The task:
Scan the entries and copy each line where the word "register" is present.

Record excerpts:
###

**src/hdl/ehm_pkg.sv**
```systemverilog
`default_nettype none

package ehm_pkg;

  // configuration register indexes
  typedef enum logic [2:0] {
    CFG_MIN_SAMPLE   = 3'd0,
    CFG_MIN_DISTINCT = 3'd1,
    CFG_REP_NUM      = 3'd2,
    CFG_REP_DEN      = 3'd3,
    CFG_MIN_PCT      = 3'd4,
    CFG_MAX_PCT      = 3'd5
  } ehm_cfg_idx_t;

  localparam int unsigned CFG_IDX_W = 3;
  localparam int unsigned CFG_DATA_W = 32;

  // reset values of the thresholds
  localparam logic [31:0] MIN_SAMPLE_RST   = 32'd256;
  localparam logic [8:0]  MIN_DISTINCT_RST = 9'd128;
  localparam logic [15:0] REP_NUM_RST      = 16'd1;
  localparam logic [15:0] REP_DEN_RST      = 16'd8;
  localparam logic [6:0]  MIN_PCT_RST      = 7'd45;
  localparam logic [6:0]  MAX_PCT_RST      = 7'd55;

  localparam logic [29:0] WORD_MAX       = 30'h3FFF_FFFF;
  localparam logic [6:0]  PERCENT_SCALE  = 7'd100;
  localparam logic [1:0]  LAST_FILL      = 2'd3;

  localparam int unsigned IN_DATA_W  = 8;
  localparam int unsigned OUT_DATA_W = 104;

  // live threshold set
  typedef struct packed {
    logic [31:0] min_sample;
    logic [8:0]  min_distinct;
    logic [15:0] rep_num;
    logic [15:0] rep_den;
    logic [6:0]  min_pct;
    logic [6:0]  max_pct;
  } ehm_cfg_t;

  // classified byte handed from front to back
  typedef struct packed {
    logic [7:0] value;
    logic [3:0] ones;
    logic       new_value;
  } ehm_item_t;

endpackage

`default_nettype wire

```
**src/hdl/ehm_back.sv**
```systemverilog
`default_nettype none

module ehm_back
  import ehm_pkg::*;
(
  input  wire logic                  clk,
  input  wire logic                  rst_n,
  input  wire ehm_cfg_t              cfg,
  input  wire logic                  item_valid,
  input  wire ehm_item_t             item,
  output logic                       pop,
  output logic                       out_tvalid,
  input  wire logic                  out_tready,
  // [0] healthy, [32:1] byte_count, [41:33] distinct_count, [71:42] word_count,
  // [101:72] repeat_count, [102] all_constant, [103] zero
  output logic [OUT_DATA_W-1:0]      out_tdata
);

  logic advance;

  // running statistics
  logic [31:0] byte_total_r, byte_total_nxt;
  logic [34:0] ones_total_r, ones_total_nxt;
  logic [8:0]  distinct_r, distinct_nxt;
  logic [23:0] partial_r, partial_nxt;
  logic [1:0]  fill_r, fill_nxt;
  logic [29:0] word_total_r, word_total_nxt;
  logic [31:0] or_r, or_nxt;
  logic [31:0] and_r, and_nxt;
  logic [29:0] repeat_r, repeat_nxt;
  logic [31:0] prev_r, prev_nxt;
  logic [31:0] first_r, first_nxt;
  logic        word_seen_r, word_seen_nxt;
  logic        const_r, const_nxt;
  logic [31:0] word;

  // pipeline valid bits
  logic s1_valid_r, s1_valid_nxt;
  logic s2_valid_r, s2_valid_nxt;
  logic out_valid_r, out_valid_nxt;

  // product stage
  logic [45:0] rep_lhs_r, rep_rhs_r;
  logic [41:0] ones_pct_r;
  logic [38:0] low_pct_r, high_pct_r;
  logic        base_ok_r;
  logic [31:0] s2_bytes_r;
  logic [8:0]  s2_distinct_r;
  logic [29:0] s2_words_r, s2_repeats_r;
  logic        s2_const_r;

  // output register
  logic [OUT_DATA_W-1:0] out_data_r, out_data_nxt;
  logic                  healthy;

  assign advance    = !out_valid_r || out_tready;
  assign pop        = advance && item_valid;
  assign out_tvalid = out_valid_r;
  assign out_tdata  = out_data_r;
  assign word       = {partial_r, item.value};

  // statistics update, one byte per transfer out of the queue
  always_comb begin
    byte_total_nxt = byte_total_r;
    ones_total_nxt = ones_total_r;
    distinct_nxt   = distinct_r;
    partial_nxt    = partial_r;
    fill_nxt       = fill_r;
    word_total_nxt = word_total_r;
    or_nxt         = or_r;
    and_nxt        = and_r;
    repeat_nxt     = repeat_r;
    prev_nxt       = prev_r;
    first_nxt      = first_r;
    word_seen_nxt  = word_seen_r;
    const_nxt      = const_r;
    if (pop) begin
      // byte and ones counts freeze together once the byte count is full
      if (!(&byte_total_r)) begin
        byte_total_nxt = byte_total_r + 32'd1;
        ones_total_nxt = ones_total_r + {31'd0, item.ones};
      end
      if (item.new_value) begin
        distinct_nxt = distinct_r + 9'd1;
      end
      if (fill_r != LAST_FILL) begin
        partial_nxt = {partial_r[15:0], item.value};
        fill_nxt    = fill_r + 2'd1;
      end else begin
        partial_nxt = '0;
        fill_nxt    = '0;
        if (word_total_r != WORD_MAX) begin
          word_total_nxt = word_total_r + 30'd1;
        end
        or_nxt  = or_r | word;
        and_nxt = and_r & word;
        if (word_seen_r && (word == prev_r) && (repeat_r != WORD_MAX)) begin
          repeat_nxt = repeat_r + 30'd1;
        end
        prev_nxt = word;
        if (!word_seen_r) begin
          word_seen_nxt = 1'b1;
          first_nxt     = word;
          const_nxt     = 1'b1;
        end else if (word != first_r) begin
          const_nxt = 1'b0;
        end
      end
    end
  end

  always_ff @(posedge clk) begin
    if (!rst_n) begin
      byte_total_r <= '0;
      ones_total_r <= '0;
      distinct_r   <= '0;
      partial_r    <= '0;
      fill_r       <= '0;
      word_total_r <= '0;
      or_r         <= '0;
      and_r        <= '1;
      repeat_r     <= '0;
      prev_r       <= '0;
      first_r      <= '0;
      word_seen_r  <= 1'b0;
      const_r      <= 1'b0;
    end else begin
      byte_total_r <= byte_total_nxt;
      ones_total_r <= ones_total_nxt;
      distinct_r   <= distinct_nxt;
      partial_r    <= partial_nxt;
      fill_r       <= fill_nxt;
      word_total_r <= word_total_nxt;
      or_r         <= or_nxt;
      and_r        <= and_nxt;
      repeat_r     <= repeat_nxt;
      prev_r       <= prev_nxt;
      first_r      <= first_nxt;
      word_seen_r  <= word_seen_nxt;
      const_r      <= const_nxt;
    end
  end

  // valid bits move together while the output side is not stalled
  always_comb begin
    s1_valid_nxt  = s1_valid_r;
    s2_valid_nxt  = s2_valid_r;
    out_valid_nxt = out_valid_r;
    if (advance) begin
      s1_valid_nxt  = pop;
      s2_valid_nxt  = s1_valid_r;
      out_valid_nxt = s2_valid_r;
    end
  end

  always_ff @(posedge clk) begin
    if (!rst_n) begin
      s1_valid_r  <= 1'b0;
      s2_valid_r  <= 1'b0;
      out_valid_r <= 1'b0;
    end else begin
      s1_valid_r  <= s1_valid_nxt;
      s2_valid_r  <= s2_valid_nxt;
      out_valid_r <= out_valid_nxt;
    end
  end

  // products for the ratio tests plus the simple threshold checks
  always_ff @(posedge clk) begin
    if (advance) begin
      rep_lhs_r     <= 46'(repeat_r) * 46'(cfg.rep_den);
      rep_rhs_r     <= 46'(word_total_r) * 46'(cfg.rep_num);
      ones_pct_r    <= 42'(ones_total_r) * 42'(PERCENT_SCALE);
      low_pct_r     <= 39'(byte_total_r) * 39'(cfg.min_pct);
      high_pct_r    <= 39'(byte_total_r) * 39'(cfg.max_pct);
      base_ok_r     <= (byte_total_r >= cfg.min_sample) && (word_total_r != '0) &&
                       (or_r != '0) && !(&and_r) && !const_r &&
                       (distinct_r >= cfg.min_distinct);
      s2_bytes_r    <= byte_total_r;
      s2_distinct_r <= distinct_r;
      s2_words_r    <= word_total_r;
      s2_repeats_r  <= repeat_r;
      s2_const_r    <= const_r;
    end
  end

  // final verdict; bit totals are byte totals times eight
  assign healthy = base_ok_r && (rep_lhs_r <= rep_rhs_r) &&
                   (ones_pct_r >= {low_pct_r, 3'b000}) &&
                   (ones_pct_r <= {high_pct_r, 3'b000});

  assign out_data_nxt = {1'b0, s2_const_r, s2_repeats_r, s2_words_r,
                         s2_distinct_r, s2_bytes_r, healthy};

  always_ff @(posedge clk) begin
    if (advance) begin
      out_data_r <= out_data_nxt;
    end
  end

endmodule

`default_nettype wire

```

###

Exercise response:
  // configuration register indexes
  // output register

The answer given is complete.